***** Source material *****

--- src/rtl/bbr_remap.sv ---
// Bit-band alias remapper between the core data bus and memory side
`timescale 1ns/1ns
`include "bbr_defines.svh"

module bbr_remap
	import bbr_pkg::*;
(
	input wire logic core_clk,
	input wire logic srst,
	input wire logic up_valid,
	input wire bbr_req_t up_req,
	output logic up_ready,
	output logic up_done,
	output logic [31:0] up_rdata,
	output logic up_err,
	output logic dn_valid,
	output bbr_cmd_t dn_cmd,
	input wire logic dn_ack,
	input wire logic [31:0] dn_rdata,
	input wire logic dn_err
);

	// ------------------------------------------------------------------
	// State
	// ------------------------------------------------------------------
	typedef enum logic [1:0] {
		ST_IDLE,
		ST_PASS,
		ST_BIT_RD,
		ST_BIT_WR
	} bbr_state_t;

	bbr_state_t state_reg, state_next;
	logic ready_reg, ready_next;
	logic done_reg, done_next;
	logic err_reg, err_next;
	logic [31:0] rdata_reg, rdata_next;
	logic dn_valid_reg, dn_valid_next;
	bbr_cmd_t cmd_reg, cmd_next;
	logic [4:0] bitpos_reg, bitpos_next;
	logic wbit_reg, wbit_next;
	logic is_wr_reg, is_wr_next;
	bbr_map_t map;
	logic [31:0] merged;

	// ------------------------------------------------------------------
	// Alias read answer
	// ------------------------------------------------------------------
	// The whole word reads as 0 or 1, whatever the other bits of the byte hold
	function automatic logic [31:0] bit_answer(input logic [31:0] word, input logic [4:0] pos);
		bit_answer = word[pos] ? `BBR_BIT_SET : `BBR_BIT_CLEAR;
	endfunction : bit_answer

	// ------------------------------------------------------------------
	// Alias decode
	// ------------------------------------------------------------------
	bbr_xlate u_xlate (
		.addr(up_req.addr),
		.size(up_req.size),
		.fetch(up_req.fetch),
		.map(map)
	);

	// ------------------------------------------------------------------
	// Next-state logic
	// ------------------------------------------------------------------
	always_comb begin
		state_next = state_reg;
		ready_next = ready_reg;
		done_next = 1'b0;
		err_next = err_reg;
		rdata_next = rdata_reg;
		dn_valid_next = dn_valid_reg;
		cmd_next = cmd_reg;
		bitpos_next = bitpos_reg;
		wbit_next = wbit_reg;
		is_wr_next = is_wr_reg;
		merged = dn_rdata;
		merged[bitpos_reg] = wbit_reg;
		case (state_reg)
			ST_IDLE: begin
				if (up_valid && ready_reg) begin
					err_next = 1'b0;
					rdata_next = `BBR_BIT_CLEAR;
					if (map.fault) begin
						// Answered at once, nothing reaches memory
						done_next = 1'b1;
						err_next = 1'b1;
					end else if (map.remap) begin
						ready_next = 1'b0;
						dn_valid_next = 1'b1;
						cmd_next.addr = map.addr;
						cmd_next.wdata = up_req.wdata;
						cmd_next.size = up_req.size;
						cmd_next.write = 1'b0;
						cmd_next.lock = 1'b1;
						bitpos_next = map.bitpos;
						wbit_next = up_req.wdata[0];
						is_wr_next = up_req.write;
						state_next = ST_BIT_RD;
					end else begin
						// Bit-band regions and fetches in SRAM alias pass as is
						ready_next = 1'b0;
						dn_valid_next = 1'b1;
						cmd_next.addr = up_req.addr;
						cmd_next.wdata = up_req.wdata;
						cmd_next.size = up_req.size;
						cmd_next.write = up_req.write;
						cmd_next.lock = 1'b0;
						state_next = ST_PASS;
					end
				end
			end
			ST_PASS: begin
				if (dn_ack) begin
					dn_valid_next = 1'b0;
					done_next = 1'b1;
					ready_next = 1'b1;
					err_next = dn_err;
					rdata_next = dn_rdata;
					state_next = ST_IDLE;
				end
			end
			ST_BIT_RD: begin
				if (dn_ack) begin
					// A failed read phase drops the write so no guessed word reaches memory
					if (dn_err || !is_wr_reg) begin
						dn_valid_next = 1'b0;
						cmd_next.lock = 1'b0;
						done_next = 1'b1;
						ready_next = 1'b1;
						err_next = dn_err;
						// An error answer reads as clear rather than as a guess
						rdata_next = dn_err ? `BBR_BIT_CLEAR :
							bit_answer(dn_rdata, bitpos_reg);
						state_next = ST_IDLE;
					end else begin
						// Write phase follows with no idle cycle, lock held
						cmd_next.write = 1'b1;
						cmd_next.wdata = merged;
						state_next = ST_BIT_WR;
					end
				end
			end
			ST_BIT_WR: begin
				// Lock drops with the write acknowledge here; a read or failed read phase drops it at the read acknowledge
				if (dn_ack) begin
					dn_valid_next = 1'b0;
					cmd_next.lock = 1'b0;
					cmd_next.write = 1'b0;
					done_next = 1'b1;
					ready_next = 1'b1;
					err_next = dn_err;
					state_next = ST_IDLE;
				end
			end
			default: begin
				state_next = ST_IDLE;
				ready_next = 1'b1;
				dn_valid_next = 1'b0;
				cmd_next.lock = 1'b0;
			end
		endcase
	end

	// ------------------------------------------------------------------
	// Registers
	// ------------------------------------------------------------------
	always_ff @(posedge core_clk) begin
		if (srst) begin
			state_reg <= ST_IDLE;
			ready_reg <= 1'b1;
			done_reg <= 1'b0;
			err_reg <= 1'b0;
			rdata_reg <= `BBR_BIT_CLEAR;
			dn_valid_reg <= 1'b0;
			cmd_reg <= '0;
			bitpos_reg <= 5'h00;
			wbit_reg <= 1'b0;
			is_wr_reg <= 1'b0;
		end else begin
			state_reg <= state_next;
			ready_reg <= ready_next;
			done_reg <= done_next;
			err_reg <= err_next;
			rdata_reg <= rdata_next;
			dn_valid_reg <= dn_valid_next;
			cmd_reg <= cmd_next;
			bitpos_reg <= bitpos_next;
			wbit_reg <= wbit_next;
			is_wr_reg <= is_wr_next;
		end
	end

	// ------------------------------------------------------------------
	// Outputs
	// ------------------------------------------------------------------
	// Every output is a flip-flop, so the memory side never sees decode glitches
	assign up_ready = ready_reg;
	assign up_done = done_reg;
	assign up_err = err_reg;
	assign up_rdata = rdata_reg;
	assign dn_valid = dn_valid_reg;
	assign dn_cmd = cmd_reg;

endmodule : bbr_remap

*****
***** Source material *****

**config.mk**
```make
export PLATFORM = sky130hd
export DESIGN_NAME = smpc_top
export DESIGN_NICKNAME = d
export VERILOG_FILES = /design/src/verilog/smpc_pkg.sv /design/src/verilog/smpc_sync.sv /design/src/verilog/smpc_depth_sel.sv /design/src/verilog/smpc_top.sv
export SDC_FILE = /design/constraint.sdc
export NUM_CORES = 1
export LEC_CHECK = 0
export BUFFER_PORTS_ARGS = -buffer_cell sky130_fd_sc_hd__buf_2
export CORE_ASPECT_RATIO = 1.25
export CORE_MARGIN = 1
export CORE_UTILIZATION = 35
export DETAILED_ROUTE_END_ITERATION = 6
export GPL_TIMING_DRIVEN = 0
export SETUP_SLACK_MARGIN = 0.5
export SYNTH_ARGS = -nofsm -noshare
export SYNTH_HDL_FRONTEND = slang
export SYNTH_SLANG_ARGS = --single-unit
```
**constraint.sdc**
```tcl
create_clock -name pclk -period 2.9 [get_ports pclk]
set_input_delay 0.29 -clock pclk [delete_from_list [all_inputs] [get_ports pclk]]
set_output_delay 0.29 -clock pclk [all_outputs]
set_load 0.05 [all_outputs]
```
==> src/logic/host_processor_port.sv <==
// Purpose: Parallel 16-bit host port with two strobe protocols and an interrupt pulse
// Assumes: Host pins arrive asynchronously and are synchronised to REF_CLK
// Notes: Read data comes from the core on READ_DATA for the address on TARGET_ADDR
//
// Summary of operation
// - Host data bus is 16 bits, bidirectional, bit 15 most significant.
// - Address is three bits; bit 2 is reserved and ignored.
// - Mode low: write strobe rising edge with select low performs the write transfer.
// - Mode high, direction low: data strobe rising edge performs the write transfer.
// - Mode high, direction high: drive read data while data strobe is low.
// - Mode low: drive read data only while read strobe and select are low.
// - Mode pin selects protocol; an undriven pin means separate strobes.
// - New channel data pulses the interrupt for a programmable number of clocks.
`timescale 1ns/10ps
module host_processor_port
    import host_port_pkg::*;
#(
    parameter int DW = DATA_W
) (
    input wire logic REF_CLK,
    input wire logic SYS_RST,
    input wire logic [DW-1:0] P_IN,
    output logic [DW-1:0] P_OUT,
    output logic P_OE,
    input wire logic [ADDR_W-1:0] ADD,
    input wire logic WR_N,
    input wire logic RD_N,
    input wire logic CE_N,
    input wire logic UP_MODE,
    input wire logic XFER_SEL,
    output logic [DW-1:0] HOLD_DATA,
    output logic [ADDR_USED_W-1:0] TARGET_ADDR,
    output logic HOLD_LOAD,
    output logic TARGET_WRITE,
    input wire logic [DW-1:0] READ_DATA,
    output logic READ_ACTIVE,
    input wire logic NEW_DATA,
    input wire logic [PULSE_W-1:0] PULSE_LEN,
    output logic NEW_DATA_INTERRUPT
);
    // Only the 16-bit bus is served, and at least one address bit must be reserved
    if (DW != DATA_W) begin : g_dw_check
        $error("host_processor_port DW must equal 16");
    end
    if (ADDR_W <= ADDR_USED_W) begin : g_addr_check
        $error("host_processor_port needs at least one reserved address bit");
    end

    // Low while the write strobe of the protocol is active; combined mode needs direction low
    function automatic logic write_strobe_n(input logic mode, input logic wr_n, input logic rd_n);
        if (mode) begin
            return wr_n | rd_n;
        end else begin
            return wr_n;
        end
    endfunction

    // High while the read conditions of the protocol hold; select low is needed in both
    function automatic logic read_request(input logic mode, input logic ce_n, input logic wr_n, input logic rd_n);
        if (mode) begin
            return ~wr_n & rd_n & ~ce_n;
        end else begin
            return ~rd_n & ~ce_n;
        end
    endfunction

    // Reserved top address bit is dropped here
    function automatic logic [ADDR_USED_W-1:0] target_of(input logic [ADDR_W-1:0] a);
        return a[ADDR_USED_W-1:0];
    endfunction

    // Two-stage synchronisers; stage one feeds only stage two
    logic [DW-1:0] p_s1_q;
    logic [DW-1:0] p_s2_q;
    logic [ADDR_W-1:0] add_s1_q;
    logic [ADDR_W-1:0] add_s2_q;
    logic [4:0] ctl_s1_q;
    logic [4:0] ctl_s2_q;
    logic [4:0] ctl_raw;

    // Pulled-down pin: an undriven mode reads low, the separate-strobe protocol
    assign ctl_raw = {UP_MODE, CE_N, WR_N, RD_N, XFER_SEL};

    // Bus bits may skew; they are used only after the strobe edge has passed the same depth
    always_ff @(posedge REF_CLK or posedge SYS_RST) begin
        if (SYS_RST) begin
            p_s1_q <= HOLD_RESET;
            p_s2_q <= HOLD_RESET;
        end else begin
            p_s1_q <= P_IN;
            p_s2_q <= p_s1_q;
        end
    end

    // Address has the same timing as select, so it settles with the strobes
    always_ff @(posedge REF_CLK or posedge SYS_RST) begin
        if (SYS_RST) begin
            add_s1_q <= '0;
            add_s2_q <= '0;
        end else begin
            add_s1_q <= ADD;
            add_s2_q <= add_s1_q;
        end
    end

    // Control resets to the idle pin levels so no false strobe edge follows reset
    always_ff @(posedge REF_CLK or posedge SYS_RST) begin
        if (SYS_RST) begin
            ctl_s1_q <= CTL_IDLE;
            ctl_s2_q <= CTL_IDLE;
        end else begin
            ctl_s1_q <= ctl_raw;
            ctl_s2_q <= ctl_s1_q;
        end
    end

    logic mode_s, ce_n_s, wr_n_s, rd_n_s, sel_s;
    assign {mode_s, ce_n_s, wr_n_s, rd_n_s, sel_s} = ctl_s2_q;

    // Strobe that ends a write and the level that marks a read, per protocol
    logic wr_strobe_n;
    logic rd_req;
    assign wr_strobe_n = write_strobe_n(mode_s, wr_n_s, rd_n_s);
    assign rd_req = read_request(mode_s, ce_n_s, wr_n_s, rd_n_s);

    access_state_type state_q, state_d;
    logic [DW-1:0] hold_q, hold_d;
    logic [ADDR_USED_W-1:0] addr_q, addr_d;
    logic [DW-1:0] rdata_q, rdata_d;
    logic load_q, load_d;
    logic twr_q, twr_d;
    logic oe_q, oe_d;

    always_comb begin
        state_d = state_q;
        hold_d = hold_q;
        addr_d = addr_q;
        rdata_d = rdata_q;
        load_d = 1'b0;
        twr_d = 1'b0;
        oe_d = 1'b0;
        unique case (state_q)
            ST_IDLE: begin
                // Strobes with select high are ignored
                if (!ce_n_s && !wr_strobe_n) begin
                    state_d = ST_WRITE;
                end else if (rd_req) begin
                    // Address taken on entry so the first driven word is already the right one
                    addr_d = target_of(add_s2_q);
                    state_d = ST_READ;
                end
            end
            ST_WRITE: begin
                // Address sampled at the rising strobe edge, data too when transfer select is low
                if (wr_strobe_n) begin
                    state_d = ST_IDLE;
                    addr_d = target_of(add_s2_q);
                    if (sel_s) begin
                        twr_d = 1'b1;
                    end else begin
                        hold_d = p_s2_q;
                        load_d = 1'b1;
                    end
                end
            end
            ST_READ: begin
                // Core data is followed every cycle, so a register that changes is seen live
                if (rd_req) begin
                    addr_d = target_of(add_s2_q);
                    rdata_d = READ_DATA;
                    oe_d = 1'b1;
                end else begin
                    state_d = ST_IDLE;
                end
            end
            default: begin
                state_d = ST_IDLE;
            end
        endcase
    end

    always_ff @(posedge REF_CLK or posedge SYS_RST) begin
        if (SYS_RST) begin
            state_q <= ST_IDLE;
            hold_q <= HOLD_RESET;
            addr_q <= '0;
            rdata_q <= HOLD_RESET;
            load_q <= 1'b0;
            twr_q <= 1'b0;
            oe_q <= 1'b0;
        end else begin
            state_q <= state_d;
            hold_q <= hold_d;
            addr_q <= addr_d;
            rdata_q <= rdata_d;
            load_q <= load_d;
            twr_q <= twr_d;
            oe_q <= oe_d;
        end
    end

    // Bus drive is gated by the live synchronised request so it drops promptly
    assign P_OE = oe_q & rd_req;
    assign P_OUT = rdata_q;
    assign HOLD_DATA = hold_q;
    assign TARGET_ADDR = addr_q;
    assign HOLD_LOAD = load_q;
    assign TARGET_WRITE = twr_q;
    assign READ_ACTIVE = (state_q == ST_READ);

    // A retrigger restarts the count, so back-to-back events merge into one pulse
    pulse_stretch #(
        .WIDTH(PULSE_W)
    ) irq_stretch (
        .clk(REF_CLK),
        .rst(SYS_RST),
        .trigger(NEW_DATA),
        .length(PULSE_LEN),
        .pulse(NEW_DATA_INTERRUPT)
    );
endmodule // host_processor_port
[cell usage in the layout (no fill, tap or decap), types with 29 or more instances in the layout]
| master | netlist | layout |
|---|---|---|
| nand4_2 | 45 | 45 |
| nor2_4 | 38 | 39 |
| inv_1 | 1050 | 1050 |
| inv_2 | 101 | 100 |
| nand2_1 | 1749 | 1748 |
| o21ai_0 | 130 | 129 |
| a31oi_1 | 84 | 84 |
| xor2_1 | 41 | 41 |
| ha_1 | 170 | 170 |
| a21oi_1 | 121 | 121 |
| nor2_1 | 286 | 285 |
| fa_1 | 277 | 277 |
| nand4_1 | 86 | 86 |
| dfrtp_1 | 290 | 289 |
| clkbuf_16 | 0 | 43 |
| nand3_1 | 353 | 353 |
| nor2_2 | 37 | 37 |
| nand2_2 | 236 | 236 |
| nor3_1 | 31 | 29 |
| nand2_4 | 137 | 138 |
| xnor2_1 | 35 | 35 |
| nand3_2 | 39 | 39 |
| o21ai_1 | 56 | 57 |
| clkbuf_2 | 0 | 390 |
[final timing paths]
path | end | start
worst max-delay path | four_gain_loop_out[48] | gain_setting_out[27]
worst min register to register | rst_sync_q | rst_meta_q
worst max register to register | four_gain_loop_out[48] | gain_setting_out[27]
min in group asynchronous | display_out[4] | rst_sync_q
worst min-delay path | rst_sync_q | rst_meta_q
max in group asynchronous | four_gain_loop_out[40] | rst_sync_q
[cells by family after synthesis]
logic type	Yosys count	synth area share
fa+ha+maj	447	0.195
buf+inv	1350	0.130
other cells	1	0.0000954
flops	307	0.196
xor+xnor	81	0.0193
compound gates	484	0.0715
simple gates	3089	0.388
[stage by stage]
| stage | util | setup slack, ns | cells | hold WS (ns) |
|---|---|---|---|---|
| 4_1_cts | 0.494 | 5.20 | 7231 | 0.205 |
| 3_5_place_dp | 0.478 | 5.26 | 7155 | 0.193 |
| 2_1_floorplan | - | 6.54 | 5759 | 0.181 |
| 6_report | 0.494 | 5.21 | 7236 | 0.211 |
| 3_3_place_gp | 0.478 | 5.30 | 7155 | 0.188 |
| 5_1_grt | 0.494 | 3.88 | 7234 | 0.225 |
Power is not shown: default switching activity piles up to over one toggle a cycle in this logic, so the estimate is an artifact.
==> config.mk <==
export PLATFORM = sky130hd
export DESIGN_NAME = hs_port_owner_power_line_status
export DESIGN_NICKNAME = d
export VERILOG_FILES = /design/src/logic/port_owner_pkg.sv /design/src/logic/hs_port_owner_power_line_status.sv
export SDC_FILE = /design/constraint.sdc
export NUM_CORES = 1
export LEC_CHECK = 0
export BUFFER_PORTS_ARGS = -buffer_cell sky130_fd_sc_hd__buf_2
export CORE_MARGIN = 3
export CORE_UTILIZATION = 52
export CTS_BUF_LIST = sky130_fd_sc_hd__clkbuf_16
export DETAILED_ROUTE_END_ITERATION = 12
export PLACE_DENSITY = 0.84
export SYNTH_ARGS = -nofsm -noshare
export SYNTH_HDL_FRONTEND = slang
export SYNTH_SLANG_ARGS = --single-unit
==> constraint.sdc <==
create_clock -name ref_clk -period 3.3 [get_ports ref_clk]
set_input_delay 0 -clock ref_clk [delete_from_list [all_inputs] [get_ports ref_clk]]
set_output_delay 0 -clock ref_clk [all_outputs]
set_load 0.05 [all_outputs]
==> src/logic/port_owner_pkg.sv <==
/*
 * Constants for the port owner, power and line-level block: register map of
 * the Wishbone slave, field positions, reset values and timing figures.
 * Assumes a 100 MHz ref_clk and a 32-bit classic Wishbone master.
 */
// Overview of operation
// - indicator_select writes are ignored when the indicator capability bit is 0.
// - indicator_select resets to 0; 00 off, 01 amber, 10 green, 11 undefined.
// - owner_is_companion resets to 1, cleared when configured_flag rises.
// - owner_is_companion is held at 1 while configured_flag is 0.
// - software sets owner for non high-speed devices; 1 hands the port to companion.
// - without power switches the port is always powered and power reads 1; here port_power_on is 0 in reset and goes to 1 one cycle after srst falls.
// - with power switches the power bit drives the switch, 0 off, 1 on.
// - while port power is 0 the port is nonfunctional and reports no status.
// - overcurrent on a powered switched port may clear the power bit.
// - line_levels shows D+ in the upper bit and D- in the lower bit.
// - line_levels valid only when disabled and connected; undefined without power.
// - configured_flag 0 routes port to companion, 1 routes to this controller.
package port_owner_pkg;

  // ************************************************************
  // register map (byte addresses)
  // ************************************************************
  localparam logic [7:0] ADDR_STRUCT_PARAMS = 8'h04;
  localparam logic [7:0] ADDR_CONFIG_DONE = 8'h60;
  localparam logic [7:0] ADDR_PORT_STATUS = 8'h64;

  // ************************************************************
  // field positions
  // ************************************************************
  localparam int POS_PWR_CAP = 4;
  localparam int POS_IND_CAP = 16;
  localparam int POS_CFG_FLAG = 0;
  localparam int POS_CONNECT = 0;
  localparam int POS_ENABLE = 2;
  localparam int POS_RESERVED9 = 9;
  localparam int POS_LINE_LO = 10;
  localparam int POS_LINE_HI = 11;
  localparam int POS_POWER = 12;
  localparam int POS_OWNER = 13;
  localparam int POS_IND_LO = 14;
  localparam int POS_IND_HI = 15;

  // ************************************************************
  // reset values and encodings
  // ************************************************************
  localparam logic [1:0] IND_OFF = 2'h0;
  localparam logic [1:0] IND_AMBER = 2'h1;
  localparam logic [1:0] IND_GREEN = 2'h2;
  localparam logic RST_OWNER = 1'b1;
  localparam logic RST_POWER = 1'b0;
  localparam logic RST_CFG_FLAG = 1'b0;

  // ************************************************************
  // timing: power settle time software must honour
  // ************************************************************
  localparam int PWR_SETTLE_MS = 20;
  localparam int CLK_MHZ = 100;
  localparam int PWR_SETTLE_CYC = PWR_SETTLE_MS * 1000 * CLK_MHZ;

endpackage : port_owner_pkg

*****
***** Source material *****

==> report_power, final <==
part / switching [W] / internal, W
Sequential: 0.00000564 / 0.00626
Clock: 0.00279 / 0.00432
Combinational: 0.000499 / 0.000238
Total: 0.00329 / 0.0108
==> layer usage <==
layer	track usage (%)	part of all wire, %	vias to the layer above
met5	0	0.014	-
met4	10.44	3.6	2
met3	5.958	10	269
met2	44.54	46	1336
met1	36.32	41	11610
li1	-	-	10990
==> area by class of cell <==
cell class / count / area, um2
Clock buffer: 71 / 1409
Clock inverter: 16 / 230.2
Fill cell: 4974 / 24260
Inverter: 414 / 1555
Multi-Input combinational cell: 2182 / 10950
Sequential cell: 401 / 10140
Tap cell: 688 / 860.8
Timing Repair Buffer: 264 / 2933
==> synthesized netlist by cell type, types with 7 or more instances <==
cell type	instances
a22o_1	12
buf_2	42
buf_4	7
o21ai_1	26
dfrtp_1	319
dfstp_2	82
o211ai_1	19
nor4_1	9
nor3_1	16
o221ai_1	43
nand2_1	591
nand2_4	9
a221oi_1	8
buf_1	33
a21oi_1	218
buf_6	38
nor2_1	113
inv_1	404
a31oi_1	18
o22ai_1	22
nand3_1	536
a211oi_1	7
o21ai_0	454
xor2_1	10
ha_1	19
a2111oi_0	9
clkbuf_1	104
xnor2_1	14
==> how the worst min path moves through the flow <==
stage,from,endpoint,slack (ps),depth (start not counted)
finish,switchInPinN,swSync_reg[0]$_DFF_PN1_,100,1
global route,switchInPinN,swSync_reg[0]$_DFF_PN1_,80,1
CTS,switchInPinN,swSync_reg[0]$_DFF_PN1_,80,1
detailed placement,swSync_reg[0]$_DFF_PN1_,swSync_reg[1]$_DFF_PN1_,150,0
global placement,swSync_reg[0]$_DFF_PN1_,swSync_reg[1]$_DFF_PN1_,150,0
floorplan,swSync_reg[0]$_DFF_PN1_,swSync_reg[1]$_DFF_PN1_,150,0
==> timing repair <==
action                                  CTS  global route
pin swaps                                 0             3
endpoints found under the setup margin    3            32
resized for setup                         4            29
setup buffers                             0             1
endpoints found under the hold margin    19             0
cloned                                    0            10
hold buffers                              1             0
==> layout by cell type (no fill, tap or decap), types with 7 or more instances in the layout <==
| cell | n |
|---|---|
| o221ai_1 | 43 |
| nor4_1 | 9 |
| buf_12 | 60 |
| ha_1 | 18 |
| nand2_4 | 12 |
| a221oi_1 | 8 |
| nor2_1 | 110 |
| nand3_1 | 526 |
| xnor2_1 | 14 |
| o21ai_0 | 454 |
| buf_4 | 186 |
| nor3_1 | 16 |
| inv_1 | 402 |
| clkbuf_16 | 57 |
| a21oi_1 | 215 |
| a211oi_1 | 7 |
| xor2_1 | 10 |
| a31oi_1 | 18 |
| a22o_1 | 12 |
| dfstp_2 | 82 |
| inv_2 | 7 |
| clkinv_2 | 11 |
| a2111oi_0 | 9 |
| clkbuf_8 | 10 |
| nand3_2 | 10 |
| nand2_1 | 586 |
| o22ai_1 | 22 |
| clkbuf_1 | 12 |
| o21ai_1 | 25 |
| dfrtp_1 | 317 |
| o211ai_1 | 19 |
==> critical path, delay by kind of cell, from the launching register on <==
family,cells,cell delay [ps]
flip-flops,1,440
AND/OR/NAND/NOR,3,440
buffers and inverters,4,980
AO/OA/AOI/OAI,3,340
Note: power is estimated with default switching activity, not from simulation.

*****

Reproduce exactly, and only, the part of the listing above that begins at the line with "buffers and inverters,4,980" and goes on through the line with "Note: power is".

■ **Solved exercise**
buffers and inverters,4,980
AO/OA/AOI/OAI,3,340
Note: power is estimated with default switching activity, not from simulation.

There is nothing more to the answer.